The problem =
I need the lines below from the one with "GRT usage, %" down to the one with "hold buffers | 1 | 0" reproduced exactly, both ends included, and nothing else.

Saved entries =
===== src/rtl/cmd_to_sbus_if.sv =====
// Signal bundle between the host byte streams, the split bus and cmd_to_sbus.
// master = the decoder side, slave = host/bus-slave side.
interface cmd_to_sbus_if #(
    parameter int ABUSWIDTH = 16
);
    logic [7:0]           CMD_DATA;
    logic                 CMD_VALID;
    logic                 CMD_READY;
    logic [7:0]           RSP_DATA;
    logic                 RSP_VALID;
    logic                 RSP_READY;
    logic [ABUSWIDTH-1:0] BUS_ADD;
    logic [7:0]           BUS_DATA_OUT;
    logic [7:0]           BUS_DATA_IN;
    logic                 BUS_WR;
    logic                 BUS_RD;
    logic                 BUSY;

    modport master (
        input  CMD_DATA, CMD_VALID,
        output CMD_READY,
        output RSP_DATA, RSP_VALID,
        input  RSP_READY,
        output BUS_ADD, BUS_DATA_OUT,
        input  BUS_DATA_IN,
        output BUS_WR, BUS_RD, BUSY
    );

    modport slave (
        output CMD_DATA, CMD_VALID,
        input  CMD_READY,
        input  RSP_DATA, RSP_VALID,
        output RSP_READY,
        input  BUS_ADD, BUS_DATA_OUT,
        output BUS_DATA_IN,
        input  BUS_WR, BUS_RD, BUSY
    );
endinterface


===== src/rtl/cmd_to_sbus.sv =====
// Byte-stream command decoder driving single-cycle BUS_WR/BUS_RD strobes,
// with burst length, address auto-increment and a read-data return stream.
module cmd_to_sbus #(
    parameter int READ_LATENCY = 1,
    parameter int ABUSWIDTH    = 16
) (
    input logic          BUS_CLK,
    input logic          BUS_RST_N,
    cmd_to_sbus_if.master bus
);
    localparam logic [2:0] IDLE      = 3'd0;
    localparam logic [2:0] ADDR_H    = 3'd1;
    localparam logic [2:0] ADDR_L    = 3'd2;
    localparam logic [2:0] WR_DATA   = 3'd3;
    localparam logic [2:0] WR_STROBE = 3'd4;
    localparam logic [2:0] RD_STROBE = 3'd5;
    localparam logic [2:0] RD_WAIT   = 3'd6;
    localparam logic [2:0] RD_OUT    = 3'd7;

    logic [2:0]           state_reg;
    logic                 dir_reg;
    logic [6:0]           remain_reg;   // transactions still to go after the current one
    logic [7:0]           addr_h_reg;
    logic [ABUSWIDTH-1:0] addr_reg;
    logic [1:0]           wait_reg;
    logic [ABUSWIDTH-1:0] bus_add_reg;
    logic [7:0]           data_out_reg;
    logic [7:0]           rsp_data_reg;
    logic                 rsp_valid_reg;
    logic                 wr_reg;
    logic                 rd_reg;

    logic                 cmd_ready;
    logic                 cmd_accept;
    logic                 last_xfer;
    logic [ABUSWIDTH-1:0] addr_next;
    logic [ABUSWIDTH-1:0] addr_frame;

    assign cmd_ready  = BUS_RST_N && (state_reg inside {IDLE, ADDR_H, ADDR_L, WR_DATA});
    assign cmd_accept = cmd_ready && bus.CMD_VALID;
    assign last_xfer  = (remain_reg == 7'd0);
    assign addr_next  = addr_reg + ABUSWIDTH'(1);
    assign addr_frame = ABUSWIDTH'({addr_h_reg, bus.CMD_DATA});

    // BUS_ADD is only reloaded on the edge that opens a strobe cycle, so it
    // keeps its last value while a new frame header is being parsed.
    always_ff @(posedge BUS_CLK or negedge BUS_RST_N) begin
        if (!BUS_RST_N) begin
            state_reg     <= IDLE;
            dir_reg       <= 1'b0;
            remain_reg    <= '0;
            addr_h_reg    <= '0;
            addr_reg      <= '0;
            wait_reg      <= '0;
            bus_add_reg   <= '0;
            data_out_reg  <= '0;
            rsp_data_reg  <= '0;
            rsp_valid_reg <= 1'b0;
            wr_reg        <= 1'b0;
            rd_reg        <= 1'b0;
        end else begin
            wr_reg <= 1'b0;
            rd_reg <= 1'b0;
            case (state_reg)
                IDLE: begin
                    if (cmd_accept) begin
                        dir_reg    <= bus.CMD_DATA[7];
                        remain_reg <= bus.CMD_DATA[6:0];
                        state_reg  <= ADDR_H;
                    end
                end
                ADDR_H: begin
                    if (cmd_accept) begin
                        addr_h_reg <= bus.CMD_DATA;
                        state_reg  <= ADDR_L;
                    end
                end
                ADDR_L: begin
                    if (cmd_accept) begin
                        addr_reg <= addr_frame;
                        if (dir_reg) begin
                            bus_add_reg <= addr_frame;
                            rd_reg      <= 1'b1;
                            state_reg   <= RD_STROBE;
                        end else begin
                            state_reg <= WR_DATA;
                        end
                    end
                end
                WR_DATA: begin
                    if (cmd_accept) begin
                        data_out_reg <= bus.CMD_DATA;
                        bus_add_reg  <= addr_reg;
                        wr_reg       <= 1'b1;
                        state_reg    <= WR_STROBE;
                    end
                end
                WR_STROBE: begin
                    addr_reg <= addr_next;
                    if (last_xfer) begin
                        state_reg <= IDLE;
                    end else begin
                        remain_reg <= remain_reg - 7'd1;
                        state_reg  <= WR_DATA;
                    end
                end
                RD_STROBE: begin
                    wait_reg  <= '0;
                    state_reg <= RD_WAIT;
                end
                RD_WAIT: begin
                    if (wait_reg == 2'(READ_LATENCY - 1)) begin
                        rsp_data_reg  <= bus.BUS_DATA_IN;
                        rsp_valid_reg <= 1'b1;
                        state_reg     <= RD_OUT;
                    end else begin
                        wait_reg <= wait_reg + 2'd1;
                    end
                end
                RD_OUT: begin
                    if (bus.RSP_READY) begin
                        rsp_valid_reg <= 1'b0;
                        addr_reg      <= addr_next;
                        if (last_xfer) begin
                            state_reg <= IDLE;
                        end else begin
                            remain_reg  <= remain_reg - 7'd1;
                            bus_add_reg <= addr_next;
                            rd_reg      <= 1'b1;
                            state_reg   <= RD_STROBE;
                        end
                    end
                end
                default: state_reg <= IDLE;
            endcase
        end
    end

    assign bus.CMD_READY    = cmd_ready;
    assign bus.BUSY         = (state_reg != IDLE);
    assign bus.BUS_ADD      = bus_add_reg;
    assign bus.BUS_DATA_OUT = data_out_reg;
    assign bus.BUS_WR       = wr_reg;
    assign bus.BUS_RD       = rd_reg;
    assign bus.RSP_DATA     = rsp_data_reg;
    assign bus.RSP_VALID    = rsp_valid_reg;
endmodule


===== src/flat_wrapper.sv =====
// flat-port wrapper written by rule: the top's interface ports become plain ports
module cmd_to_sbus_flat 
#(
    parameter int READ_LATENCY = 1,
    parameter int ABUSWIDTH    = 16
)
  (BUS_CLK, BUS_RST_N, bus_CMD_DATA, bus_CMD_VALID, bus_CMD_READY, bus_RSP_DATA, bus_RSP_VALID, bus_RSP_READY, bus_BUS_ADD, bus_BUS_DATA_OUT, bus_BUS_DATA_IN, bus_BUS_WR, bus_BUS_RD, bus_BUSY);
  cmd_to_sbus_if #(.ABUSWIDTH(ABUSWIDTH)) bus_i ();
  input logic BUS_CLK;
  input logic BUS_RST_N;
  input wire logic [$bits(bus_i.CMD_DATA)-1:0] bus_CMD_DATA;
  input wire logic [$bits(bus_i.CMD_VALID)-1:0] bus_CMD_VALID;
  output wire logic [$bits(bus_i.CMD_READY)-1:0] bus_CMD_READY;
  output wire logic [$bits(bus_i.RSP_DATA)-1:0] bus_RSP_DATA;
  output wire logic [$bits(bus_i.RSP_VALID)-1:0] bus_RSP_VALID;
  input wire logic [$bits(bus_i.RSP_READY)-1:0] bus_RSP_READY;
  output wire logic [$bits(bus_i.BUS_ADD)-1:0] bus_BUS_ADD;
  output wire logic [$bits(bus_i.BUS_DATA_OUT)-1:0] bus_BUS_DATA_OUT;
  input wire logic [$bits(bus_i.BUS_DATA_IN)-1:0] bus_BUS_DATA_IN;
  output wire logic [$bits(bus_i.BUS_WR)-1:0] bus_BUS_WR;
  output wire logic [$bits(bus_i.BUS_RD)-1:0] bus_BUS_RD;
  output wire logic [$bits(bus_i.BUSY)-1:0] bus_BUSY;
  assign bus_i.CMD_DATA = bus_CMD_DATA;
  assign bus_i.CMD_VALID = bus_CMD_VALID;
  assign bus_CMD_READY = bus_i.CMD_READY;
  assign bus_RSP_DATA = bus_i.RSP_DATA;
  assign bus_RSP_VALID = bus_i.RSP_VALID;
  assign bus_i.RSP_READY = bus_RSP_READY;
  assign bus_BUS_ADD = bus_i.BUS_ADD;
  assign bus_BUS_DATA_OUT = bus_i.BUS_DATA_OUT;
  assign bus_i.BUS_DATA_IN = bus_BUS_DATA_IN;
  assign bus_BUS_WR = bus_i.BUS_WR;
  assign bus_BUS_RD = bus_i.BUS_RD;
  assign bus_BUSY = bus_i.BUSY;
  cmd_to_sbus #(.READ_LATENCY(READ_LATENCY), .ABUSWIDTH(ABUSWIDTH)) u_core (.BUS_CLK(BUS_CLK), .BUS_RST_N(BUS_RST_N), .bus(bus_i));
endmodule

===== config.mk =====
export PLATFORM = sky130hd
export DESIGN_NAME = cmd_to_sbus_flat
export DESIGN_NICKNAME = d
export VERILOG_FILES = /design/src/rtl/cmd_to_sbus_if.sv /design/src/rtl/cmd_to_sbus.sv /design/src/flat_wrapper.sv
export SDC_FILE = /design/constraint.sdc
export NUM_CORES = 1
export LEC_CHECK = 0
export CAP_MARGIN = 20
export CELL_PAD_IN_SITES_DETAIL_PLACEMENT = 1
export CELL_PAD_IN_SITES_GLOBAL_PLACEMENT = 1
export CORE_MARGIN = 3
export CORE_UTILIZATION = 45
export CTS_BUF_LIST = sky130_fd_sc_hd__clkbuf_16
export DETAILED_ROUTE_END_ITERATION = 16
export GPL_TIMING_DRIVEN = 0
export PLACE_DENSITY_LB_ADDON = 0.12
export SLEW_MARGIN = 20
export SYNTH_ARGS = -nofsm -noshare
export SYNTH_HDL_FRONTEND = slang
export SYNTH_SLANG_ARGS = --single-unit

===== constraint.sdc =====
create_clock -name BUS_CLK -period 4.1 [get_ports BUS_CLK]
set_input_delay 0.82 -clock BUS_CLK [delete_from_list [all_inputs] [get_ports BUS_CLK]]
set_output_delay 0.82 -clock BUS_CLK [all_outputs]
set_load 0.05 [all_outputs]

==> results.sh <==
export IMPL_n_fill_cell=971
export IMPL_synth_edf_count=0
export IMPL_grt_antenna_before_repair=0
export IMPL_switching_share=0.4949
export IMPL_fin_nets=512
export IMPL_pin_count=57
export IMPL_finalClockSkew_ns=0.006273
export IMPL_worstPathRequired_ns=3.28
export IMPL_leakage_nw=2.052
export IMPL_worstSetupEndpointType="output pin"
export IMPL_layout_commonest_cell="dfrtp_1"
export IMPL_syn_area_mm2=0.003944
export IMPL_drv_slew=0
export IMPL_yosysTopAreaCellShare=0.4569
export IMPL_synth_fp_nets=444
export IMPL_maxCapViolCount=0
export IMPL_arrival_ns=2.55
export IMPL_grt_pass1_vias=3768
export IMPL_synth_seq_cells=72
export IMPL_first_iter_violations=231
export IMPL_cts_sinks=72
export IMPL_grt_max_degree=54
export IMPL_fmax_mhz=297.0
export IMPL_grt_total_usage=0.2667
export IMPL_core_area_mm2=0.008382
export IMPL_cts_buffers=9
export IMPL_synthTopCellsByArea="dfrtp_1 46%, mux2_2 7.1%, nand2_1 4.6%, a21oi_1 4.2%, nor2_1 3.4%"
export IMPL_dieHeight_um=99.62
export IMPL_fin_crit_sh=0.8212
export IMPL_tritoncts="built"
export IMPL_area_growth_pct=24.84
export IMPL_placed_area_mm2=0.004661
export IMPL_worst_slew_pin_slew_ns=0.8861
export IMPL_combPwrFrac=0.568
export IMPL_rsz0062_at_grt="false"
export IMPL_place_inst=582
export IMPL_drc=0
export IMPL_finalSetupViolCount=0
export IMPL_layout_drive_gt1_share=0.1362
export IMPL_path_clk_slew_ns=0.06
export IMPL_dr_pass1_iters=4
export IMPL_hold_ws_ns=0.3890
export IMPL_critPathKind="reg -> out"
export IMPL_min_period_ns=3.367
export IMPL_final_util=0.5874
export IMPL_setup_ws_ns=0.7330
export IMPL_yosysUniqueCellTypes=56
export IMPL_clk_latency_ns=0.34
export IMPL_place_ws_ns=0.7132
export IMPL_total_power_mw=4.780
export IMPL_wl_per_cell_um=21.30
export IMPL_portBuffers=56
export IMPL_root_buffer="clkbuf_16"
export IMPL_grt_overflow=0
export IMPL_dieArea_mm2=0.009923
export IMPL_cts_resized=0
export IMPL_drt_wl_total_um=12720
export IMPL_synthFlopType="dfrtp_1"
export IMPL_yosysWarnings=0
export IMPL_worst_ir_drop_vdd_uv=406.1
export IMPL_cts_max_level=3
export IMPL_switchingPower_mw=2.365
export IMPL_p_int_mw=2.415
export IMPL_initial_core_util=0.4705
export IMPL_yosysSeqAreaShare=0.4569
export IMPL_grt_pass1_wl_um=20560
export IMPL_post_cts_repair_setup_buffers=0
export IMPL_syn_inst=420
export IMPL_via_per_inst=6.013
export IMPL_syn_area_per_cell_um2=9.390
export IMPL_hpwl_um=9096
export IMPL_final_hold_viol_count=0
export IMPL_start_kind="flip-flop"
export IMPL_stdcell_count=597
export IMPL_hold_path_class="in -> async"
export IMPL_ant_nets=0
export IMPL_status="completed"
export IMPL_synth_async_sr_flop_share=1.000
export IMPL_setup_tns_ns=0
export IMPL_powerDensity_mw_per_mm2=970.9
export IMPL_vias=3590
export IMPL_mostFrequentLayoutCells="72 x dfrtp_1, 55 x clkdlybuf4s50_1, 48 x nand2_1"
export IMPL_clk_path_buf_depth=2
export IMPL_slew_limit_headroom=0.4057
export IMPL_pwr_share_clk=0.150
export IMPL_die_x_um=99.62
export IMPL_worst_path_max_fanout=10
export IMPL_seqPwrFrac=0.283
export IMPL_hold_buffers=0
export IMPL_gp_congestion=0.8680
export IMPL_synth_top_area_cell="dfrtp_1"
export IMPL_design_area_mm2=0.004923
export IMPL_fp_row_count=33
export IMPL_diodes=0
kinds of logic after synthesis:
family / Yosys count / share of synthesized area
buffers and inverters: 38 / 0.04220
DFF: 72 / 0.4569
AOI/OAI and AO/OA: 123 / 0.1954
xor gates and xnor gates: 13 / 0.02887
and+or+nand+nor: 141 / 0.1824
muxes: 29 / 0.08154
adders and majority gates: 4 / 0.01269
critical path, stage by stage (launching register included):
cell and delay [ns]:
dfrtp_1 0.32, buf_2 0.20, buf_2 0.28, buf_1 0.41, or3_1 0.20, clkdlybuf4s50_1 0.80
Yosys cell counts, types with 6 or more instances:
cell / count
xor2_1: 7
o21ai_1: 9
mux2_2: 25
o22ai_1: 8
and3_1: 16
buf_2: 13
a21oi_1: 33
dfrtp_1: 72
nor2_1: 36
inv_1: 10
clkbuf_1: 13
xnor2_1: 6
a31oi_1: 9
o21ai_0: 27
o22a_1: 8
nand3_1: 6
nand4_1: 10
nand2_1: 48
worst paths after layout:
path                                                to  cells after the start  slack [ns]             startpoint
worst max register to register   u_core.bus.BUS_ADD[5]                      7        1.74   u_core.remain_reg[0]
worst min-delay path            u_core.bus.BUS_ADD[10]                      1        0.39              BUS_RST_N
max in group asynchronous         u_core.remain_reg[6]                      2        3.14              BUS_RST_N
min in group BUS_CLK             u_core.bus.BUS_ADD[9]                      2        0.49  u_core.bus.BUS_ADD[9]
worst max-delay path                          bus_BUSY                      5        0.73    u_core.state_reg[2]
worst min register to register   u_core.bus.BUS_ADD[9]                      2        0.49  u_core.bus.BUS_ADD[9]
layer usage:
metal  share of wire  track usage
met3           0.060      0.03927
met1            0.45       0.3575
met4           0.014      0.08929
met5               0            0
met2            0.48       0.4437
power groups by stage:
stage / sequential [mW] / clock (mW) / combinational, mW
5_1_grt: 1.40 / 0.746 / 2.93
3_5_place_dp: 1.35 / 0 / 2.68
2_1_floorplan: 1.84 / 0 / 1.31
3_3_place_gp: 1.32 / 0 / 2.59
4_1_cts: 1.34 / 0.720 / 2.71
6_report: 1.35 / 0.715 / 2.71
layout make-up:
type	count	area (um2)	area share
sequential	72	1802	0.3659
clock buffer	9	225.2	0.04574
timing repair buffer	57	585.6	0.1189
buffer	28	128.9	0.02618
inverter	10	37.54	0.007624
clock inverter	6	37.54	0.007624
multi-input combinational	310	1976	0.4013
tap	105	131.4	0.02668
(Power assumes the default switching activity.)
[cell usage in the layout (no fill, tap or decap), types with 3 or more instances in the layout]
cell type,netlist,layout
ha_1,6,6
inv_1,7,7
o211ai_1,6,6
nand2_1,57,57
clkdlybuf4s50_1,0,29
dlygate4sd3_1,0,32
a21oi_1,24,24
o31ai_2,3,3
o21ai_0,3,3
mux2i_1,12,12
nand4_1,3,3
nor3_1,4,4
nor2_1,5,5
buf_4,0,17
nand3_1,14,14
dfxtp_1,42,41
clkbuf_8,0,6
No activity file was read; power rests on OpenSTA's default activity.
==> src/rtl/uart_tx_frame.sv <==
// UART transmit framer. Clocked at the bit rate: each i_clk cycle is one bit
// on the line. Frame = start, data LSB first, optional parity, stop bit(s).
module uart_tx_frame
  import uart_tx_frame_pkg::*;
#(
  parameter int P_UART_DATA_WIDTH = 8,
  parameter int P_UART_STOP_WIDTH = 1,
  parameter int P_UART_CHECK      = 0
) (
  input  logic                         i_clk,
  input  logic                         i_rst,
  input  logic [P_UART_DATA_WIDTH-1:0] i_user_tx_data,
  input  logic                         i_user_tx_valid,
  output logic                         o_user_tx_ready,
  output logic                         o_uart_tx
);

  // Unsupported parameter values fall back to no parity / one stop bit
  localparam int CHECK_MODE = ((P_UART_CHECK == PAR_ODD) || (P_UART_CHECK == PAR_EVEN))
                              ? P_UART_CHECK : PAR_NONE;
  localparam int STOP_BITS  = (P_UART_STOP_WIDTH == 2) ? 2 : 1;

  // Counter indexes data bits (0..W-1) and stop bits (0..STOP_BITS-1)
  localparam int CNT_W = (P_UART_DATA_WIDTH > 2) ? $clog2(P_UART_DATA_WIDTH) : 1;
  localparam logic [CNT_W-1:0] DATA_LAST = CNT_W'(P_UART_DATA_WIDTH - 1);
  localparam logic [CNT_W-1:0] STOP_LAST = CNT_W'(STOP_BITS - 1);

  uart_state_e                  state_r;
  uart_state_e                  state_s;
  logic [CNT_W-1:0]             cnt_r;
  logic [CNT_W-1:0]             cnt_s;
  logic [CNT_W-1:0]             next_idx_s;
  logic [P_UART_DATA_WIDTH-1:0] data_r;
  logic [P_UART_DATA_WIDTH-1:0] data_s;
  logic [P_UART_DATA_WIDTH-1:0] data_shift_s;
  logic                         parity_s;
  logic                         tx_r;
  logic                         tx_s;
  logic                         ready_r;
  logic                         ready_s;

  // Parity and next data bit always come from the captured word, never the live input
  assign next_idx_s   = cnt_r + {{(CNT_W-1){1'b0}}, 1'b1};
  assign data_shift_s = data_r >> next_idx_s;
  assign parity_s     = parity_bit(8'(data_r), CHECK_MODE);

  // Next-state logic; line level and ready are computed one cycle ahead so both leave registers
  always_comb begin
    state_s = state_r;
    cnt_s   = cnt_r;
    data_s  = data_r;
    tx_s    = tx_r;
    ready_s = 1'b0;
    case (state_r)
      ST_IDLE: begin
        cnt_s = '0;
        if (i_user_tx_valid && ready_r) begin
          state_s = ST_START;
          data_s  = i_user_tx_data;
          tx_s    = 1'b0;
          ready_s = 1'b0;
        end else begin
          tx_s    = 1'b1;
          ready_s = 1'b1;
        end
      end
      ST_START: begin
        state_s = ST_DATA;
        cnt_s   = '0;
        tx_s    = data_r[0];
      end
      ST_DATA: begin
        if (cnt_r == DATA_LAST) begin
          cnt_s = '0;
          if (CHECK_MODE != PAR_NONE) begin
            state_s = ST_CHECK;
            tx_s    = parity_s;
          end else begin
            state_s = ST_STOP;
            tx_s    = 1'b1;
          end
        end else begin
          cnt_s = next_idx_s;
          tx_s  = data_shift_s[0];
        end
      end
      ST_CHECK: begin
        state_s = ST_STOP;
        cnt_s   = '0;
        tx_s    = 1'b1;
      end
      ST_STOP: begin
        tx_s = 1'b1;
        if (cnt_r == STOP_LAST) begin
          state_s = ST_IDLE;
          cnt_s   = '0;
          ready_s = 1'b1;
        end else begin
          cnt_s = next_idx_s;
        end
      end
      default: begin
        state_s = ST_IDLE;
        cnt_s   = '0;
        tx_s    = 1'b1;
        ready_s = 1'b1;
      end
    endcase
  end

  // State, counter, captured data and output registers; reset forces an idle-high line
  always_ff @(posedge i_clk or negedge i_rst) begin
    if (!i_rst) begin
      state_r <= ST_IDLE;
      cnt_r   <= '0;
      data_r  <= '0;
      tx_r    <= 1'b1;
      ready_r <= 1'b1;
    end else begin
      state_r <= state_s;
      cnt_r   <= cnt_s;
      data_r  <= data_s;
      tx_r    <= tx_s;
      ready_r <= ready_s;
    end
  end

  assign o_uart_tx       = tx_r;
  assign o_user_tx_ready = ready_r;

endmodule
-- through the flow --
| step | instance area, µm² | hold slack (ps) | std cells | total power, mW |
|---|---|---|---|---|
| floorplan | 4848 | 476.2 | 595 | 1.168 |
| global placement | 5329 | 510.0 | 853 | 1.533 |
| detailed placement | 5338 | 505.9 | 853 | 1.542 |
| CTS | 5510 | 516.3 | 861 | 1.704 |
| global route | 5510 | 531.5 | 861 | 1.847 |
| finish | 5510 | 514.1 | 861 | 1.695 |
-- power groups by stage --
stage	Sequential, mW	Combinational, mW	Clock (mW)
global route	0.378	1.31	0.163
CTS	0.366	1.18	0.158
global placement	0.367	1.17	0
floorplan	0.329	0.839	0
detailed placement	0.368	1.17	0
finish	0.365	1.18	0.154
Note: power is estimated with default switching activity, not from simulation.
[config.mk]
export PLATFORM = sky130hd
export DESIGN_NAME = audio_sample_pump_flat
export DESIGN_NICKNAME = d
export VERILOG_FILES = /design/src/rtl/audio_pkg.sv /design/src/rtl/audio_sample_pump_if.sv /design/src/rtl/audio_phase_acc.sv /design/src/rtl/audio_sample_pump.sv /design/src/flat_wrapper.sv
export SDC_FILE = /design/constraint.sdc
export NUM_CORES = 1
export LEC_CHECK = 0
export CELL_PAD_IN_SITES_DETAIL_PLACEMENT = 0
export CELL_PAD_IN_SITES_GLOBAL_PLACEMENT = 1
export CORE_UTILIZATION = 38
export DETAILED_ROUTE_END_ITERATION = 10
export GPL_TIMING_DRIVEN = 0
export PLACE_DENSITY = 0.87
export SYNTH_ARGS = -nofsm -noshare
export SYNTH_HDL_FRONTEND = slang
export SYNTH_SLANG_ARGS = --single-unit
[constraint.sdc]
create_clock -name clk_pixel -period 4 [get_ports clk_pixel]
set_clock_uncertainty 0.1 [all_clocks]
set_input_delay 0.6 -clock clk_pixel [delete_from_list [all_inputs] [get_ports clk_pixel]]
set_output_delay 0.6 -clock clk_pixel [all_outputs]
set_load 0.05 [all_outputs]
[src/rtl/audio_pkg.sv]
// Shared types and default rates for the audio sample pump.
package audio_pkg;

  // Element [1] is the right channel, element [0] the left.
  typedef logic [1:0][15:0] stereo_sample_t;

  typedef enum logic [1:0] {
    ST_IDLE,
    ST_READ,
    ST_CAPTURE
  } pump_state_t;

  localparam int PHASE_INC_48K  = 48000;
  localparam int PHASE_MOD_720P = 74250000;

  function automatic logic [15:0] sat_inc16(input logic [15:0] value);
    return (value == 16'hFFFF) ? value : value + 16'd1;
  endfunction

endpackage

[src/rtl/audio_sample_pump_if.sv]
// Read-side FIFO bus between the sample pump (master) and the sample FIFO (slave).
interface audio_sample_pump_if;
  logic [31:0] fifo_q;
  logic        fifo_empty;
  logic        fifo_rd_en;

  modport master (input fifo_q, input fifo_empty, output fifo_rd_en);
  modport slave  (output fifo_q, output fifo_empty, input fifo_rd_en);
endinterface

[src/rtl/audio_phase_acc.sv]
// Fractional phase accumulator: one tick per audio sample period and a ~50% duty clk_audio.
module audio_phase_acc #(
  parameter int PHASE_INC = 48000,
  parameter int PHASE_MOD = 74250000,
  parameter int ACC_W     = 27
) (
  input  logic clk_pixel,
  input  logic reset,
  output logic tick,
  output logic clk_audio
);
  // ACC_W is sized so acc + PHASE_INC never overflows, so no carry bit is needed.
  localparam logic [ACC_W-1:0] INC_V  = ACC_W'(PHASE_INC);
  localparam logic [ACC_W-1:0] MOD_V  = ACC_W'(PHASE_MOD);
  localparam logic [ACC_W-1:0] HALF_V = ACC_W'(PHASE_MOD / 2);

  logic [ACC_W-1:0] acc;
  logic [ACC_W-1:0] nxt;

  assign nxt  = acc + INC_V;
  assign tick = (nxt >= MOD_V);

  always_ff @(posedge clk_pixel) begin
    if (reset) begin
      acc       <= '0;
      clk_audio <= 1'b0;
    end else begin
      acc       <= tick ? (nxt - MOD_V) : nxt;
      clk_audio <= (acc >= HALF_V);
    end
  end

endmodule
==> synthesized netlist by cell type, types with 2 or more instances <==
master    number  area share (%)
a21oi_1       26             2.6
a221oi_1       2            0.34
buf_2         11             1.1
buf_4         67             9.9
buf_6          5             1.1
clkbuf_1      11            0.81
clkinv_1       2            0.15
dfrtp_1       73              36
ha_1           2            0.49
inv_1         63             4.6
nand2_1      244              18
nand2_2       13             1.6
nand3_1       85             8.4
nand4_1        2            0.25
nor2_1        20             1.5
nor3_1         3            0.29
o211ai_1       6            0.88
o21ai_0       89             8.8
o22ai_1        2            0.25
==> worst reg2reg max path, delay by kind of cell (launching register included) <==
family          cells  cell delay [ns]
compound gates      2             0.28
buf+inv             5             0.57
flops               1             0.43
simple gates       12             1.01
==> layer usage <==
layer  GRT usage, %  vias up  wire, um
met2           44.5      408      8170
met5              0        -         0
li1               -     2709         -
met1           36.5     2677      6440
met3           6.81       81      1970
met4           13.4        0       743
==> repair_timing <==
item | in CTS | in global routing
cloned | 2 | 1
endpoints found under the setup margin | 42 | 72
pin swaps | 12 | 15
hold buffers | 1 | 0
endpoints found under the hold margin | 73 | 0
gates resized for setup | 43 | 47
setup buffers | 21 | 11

The answer =
layer  GRT usage, %  vias up  wire, um
met2           44.5      408      8170
met5              0        -         0
li1               -     2709         -
met1           36.5     2677      6440
met3           6.81       81      1970
met4           13.4        0       743
==> repair_timing <==
item | in CTS | in global routing
cloned | 2 | 1
endpoints found under the setup margin | 42 | 72
pin swaps | 12 | 15
hold buffers | 1 | 0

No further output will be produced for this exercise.